--- START ---

==> zinc <==
==> flow/design.v <==
`timescale 1ns/10ps
module  SOBEL(clk,reset,busy,ready,iaddr,idata,cdata_rd,cdata_wr,caddr_rd,caddr_wr,cwr,crd,csel	);
	input clk,reset;
	input ready;
	input [7:0] idata;
	input [7:0] cdata_rd;
	output reg busy;
	output reg [16:0] iaddr;
	output reg [7:0] cdata_wr;
	output [15:0] caddr_rd;
	output reg [15:0] caddr_wr;
	output reg cwr;
	output crd;
	output reg [1:0] csel;
	assign caddr_rd = 16'd0;
	assign crd = 1'b0;
	localparam IDLE = 2'd0, READ = 2'd1, WRITE = 2'd2, DONE = 2'd3;
	reg [1:0] state;
	reg [3:0] count;
	reg [16:0] count_iaddr;    
	reg [16:0] w_count;        
	reg [71:0] pixel_value;    
	reg [7:0] sobel_x;
	wire [71:0] win = {idata, pixel_value[63:0]};
	wire [7:0] p0 = win[7:0],   p1 = win[15:8],  p2 = win[23:16];
	wire [7:0] p3 = win[31:24], p5 = win[47:40];
	wire [7:0] p6 = win[55:48], p7 = win[63:56], p8 = win[71:64];
	wire signed [11:0] gx = $signed({4'b0, p0}) + $signed({3'b0, p3, 1'b0}) + $signed({4'b0, p6})
	                      - $signed({3'b0, p5, 1'b0}) - $signed({4'b0, p2}) - $signed({4'b0, p8});
	wire signed [11:0] gy_r = $signed({4'b0, pixel_value[7:0]}) + $signed({3'b0, pixel_value[15:8], 1'b0}) + $signed({4'b0, pixel_value[23:16]})
	                        - $signed({3'b0, pixel_value[63:56], 1'b0}) - $signed({4'b0, pixel_value[55:48]}) - $signed({4'b0, pixel_value[71:64]});
	function [7:0] clamp(input signed [11:0] v);
		if (v > 255) clamp = 8'd255;
		else if (v < 0) clamp = 8'd0;
		else clamp = v[7:0];
	endfunction
	wire [8:0] temp_combine = sobel_x + cdata_wr + 9'd1;
	always @(posedge clk)
	begin
		if (reset) begin
			state <= IDLE;
			busy <= 1'b0;
			cwr <= 1'b0;
			csel <= 2'b00;
			count <= 4'd0;
			iaddr <= 17'd0;
			count_iaddr <= 17'd0;
			w_count <= 17'd0;
			caddr_wr <= 16'd0;
			cdata_wr <= 8'd0;
		end
		else begin
			case (state)
			IDLE: begin
				if (ready) begin
					busy <= 1'b1;
					state <= READ;
					count <= 4'd0;
					count_iaddr <= 17'd0;
					iaddr <= 17'd0;
					w_count <= 17'd0;
				end
			end
			READ: begin
				pixel_value[count*8 +: 8] <= idata;
				if (count == 4'd8) begin
					cwr <= 1'b1;
					csel <= 2'b01;
					cdata_wr <= clamp(gx);
					sobel_x <= clamp(gx);
					caddr_wr <= w_count[15:0];
					state <= WRITE;
				end
				else begin
					if (count == 4'd2 || count == 4'd5)
						iaddr <= iaddr + 17'd256;
					else
						iaddr <= iaddr + 17'd1;
					count <= count + 4'd1;
				end
			end
			WRITE: begin
				if (csel == 2'b01) begin
					csel <= 2'b10;
					cdata_wr <= clamp(gy_r);
				end
				else if (csel == 2'b10) begin
					csel <= 2'b11;
					cdata_wr <= temp_combine[8:1];
				end
				else begin
					cwr <= 1'b0;
					csel <= 2'b00;
					count <= 4'd0;
					w_count <= w_count + 17'd1;
					if (w_count == 17'd65535) begin
						busy <= 1'b0;
						state <= DONE;
					end
					else begin
						state <= READ;
						if (count_iaddr % 258 == 255) begin
							count_iaddr <= count_iaddr + 17'd3;
							iaddr <= count_iaddr + 17'd3;
						end
						else begin
							count_iaddr <= count_iaddr + 17'd1;
							iaddr <= count_iaddr + 17'd1;
						end
					end
				end
			end
			default: ;
			endcase
		end
	end
endmodule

--- END ---

=== TASK ITEM ===
Your answer must be every record above, retyped exactly.

=== WORKED SOLUTION ===
==> zinc <==
==> flow/design.v <==
`timescale 1ns/10ps
module  SOBEL(clk,reset,busy,ready,iaddr,idata,cdata_rd,cdata_wr,caddr_rd,caddr_wr,cwr,crd,csel	);
	input clk,reset;
	input ready;
	input [7:0] idata;
	input [7:0] cdata_rd;
	output reg busy;
	output reg [16:0] iaddr;
	output reg [7:0] cdata_wr;
	output [15:0] caddr_rd;
	output reg [15:0] caddr_wr;
	output reg cwr;
	output crd;
	output reg [1:0] csel;
	assign caddr_rd = 16'd0;
	assign crd = 1'b0;
	localparam IDLE = 2'd0, READ = 2'd1, WRITE = 2'd2, DONE = 2'd3;
	reg [1:0] state;
	reg [3:0] count;
	reg [16:0] count_iaddr;    
	reg [16:0] w_count;        
	reg [71:0] pixel_value;    
	reg [7:0] sobel_x;
	wire [71:0] win = {idata, pixel_value[63:0]};
	wire [7:0] p0 = win[7:0],   p1 = win[15:8],  p2 = win[23:16];
	wire [7:0] p3 = win[31:24], p5 = win[47:40];
	wire [7:0] p6 = win[55:48], p7 = win[63:56], p8 = win[71:64];
	wire signed [11:0] gx = $signed({4'b0, p0}) + $signed({3'b0, p3, 1'b0}) + $signed({4'b0, p6})
	                      - $signed({3'b0, p5, 1'b0}) - $signed({4'b0, p2}) - $signed({4'b0, p8});
	wire signed [11:0] gy_r = $signed({4'b0, pixel_value[7:0]}) + $signed({3'b0, pixel_value[15:8], 1'b0}) + $signed({4'b0, pixel_value[23:16]})
	                        - $signed({3'b0, pixel_value[63:56], 1'b0}) - $signed({4'b0, pixel_value[55:48]}) - $signed({4'b0, pixel_value[71:64]});
	function [7:0] clamp(input signed [11:0] v);
		if (v > 255) clamp = 8'd255;
		else if (v < 0) clamp = 8'd0;
		else clamp = v[7:0];
	endfunction
	wire [8:0] temp_combine = sobel_x + cdata_wr + 9'd1;
	always @(posedge clk)
	begin
		if (reset) begin
			state <= IDLE;
			busy <= 1'b0;
			cwr <= 1'b0;
			csel <= 2'b00;
			count <= 4'd0;
			iaddr <= 17'd0;
			count_iaddr <= 17'd0;
			w_count <= 17'd0;
			caddr_wr <= 16'd0;
			cdata_wr <= 8'd0;
		end
		else begin
			case (state)
			IDLE: begin
				if (ready) begin
					busy <= 1'b1;
					state <= READ;
					count <= 4'd0;
					count_iaddr <= 17'd0;
					iaddr <= 17'd0;
					w_count <= 17'd0;
				end
			end
			READ: begin
				pixel_value[count*8 +: 8] <= idata;
				if (count == 4'd8) begin
					cwr <= 1'b1;
					csel <= 2'b01;
					cdata_wr <= clamp(gx);
					sobel_x <= clamp(gx);
					caddr_wr <= w_count[15:0];
					state <= WRITE;
				end
				else begin
					if (count == 4'd2 || count == 4'd5)
						iaddr <= iaddr + 17'd256;
					else
						iaddr <= iaddr + 17'd1;
					count <= count + 4'd1;
				end
			end
			WRITE: begin
				if (csel == 2'b01) begin
					csel <= 2'b10;
					cdata_wr <= clamp(gy_r);
				end
				else if (csel == 2'b10) begin
					csel <= 2'b11;
					cdata_wr <= temp_combine[8:1];
				end
				else begin
					cwr <= 1'b0;
					csel <= 2'b00;
					count <= 4'd0;
					w_count <= w_count + 17'd1;
					if (w_count == 17'd65535) begin
						busy <= 1'b0;
						state <= DONE;
					end
					else begin
						state <= READ;
						if (count_iaddr % 258 == 255) begin
							count_iaddr <= count_iaddr + 17'd3;
							iaddr <= count_iaddr + 17'd3;
						end
						else begin
							count_iaddr <= count_iaddr + 17'd1;
							iaddr <= count_iaddr + 17'd1;
						end
					end
				end
			end
			default: ;
			endcase
		end
	end
endmodule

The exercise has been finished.